Here's how I would think about this without using orthogonality, determinants or eigenvalues:
We hypothesize that matrix P produces a rotation of theta around an axis running along vector a=(1,1,1) going through the origin. We're given a point v=(x,y,z) and asked to determine the rotation around a.
First let's construct the vector r perpendicular to the hypothesized axis of rotation (let's just call it "the axis") and connecting it to v. We know v=ca+r (where c is some scalar) and r.a=0. Taking the dot product of the first equation with a gives v.a=ca.a+r.a; given r.a=0 this implies c=(v.a)/(a.a) and hence (from the first equation) r = v-ca = v-a(v.a)/(a.a).
In the same way we can find the vector s perpendicular to the axis connecting it to w=Pv: introducing a scalar d analogous to c we find d=(w.a)/(a.a) and s=w-a(w.a)/(a.a).

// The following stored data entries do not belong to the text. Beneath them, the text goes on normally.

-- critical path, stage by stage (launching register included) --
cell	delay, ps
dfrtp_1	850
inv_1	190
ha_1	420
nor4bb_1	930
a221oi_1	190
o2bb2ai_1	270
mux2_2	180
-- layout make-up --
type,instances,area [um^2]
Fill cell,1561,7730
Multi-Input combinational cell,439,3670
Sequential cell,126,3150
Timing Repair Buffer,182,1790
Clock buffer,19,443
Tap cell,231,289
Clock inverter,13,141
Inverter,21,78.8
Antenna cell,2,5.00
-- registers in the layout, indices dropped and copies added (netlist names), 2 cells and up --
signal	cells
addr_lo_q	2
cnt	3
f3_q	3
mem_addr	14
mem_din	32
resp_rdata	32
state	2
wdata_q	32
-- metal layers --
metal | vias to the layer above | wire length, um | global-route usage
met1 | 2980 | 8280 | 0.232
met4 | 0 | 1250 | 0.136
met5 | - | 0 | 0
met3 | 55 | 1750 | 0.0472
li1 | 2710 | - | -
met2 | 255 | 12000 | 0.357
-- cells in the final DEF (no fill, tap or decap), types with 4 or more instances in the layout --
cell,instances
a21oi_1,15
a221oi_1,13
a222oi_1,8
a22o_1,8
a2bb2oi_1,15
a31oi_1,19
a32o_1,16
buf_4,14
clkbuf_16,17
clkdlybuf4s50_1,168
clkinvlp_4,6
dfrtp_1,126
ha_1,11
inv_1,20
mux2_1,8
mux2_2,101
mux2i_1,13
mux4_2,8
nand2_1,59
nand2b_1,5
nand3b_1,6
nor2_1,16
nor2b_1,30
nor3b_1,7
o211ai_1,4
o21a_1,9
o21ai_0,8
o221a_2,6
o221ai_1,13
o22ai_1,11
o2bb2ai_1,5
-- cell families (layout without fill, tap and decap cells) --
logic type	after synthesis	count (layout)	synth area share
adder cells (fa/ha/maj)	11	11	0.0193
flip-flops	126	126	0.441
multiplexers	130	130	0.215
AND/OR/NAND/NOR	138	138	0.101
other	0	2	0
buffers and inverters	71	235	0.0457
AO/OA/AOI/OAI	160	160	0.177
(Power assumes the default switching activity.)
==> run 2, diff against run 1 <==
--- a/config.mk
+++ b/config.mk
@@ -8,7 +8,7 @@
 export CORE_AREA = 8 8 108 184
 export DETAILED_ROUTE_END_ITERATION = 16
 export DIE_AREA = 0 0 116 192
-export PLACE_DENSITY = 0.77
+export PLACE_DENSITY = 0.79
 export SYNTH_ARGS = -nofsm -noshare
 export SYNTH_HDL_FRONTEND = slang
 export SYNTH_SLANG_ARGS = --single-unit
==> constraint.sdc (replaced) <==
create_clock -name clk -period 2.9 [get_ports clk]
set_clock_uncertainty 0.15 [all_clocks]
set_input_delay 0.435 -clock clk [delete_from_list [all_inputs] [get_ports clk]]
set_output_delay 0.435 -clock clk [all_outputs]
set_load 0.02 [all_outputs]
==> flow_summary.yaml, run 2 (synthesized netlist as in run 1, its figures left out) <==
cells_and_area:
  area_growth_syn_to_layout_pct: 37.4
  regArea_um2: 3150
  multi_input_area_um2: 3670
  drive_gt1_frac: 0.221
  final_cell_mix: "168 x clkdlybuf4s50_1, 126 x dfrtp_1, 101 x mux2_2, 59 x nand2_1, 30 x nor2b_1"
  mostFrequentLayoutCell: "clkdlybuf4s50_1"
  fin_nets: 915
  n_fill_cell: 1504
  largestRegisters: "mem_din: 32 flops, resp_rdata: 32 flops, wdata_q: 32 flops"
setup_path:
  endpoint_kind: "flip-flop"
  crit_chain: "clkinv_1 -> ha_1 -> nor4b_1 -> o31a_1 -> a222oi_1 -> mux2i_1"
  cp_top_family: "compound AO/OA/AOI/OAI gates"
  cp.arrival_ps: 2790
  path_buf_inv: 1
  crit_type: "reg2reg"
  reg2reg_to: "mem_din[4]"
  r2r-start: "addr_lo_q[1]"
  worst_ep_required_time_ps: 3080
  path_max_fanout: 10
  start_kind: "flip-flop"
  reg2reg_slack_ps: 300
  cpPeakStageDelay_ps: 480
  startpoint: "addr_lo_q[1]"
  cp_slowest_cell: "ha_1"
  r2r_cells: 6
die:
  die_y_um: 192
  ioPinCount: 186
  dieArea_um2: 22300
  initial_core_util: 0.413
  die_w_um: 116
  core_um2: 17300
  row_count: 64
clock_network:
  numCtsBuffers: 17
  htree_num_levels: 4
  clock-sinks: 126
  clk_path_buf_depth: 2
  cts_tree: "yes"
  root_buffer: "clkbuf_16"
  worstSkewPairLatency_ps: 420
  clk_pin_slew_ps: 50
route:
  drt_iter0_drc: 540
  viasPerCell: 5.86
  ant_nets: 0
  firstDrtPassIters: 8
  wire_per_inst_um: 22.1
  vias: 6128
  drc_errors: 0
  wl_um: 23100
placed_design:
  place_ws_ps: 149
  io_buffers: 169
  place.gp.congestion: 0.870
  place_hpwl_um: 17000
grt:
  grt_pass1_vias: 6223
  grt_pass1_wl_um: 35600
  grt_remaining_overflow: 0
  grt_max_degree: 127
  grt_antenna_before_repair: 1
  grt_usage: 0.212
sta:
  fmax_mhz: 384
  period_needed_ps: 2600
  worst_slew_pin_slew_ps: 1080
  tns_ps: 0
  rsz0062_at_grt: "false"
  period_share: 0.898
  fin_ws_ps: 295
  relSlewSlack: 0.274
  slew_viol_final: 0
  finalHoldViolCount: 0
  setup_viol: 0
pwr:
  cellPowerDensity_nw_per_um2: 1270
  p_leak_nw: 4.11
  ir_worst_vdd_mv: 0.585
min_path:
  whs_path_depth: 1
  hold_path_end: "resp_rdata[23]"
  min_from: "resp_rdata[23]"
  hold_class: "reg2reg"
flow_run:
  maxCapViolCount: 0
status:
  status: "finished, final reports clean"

Now if P is indeed a pure rotation around the axis we would expect for any point v not on the axis that (1) the perpendiculars r and s run from the same point on the axis; (2) they have the same length; and (3) the angle between them is the same regardless of the choice of v. This means (1) c=d, (2) ||r||=||s||, and (3) cos t = r.s/(||r|| ||s||) is constant.
With a=(1,1,1), v=(x,y,z) and w=(z,x,y), we have, first, c=(v.a)/(a.a)=(x+y+z)/3 and d=(w.a)/(a.a)=(x+y+z)/3, so c=d is demonstrated. Second, r=(x-c,y-c,z-c) and s=(z-c,x-c,y-c), so ||r||=||s|| is easily demonstrated. Finally cos(theta) = r.s/(||r|| ||s||) = [(x-c)(z-c) + (y-c)(x-c) + (z-c)(y-c)] / [(x-c)^2 +(y-c)^2 + (z-c)^2] = -0.5 (after simplification), so theta = 120 degrees or 2 pi/3.
v=(2,3,-5) is a special case where c=d=0, so r=v and s=w.